Let $\mu_x$ and $\mu_y$ be measures on $X$ and $Y$ respectively, let $\mu$ be the product measure $\mu_x \otimes \mu_y$ and let $f(x,y)$ be $\mu$ integrable on $A\subset X\times Y$ Then $$ \int_A f(x,y) d\mu = \int_X\left(\int_{A_x} f(x,y) d\mu_y\right) d\mu_x = \int_Y\left(\int_{A_y} f(x,y) d\mu_x\right) d\mu_y$$ where $$A_x = \{y\mid (x,y)\in A\} , A_y = \{x\mid (x,y)\in A\}$$

Proof: Assume for now that $f(x,y)\geq 0$ Consider the set $$U = X\times Y\times\mathbb{R}$$ equipped with the measure $$\mu_u = \mu_x \otimes \mu_y \otimes \mu^1 = \mu \otimes \mu^1 = \mu_x \otimes \lambda$$ where $\mu^1$ is ordinary Lebesgue measure and $\lambda = \mu_y \otimes \mu^1$ Also consider the set $W\subset U$ defined by $$W = \{(x,y,z)\mid (x,y)\in A, 0\leq z\leq f(x,y)\}$$ Then $$\mu_{u}\left(W\right) = \int_A f(x,y) d\mu$$ And $$\mu_{u}\left(W\right) = \int_X \lambda\left(W_x\right) d\mu_x$$ where $$W_x = \{(y,z)\mid (x,y,z)\in W\}$$ However, we also have that $$\lambda\left(W_x\right) = \int_{A_x} f(x,y) d\mu_y$$ Combining the last three equations gives us Fubini's theorem.
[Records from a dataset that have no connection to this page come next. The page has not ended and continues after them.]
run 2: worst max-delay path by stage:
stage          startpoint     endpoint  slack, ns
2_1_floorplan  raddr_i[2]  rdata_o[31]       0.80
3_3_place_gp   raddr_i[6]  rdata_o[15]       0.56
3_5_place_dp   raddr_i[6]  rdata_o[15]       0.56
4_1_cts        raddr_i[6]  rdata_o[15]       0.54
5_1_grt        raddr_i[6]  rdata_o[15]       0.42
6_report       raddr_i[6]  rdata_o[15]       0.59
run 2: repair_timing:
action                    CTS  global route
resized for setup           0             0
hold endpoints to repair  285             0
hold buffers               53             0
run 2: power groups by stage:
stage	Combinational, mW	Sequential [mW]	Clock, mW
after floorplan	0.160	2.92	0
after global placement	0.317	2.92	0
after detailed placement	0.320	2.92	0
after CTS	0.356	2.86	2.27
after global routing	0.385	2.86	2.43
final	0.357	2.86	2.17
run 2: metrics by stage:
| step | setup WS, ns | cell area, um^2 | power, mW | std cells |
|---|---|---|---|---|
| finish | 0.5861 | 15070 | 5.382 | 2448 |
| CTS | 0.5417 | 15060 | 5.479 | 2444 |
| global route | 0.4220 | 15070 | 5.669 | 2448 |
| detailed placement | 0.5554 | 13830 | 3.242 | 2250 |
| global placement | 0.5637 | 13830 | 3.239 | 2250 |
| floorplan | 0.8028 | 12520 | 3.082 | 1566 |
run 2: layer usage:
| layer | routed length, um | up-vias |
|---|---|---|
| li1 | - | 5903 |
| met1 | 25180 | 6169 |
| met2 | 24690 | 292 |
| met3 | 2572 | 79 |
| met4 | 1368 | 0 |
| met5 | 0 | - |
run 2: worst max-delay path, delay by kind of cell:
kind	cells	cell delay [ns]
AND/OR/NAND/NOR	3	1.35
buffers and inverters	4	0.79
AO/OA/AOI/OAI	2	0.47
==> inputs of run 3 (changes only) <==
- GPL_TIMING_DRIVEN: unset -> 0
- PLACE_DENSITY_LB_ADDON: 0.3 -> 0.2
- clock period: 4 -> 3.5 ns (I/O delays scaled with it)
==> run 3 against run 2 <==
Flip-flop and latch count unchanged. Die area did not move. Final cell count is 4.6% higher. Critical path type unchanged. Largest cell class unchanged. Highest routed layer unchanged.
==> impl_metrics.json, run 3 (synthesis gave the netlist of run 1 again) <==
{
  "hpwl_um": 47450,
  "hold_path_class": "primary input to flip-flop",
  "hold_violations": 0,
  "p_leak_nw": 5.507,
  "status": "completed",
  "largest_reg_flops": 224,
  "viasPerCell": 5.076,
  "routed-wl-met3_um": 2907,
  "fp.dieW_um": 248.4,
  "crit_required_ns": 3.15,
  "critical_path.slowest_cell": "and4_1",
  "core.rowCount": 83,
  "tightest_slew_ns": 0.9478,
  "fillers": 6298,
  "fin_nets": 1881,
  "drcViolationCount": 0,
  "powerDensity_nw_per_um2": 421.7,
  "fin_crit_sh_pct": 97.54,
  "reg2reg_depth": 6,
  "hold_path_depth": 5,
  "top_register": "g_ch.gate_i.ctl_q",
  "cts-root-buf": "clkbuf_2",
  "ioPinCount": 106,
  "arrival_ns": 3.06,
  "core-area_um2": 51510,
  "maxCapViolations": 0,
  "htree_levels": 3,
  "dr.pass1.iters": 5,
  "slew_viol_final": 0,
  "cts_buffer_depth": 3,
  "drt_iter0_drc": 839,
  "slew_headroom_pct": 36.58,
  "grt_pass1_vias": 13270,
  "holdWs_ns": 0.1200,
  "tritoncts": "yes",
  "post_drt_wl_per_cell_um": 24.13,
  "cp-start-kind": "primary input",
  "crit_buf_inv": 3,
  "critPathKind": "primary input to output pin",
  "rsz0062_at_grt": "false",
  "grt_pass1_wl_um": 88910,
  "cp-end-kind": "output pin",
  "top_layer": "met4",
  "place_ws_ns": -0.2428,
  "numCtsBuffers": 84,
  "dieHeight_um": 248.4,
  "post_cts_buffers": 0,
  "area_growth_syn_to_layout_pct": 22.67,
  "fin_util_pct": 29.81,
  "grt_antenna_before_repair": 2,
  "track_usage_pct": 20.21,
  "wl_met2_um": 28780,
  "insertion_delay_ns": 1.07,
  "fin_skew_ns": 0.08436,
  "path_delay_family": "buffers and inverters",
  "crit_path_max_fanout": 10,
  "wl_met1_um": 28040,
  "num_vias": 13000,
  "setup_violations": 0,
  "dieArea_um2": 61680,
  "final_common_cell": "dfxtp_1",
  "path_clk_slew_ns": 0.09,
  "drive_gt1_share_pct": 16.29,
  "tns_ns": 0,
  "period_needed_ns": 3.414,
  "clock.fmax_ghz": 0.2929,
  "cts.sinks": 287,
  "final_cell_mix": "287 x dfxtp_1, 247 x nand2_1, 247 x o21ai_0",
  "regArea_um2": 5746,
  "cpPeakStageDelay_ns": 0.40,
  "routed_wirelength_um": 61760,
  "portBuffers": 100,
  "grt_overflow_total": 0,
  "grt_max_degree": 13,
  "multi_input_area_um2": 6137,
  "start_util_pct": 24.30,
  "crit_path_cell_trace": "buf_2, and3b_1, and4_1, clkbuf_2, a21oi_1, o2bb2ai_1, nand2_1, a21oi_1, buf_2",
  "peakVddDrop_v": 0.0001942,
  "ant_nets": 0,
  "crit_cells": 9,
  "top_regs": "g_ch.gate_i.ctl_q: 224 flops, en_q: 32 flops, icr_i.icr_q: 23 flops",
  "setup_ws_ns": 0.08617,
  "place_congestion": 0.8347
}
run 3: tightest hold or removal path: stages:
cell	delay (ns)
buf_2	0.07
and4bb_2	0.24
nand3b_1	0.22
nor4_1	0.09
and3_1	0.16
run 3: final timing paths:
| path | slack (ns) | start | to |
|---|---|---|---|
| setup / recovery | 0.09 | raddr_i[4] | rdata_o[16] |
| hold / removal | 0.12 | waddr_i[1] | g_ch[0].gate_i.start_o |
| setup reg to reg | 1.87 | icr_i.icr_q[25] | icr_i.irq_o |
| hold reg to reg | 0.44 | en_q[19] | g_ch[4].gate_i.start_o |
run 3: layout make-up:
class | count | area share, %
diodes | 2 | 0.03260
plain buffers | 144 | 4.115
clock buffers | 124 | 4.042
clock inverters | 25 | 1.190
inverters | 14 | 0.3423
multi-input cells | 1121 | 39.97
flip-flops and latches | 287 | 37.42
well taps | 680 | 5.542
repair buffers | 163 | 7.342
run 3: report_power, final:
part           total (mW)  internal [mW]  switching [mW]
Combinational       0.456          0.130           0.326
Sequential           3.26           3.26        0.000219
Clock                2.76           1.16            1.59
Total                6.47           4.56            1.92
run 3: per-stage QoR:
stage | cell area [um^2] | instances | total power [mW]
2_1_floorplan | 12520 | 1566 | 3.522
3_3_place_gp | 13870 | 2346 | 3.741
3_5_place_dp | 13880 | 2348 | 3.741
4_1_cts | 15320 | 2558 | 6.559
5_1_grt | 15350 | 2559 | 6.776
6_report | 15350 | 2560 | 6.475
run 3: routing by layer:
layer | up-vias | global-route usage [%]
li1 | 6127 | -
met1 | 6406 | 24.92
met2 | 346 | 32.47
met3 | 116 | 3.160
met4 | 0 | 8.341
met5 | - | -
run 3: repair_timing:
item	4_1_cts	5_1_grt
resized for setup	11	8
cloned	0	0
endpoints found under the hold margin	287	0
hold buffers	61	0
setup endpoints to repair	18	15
<file path="config.mk">
export PLATFORM = sky130hd
export DESIGN_NAME = can_err_detect
export DESIGN_NICKNAME = d
export VERILOG_FILES = /design/src/rtl/can_errdet_pkg.sv /design/src/rtl/can_crc_chk.sv /design/src/rtl/can_stuff_chk.sv /design/src/rtl/can_bit_chk.sv /design/src/rtl/can_err_detect.sv
export SDC_FILE = /design/constraint.sdc
export NUM_CORES = 1
export LEC_CHECK = 0
export ABC_AREA = 1
export BUFFER_PORTS_ARGS = -buffer_cell sky130_fd_sc_hd__buf_2
export CAP_MARGIN = 30
export CORE_UTILIZATION = 45
export CTS_CLUSTER_DIAMETER = 150
export DETAILED_ROUTE_END_ITERATION = 8
export GPL_ROUTABILITY_DRIVEN = 0
export PLACE_DENSITY = 0.71
export SLEW_MARGIN = 40
export SYNTH_ARGS = -nofsm -noshare
export SYNTH_HDL_FRONTEND = slang
export SYNTH_SLANG_ARGS = --single-unit
</file>
<file path="constraint.sdc">
create_clock -name clk -period 1.1 [get_ports clk]
set_input_delay 0.22 -clock clk [delete_from_list [all_inputs] [get_ports clk]]
set_output_delay 0.22 -clock clk [all_outputs]
set_load 0.005 [all_outputs]
</file>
To remove the restriction that $f(x,y)$ be nonnegative, write $f$ as $$f(x,y) = f^{+}(x,y) - f^{-}(x,y)$$ where $$f^{+}(x,y) = \frac{\vert f(x,y)\vert + f(x,y)}{2}, f^{-}(x,y) = \frac{\vert f(x,y)\vert - f(x,y)}{2}$$ are both nonnegative.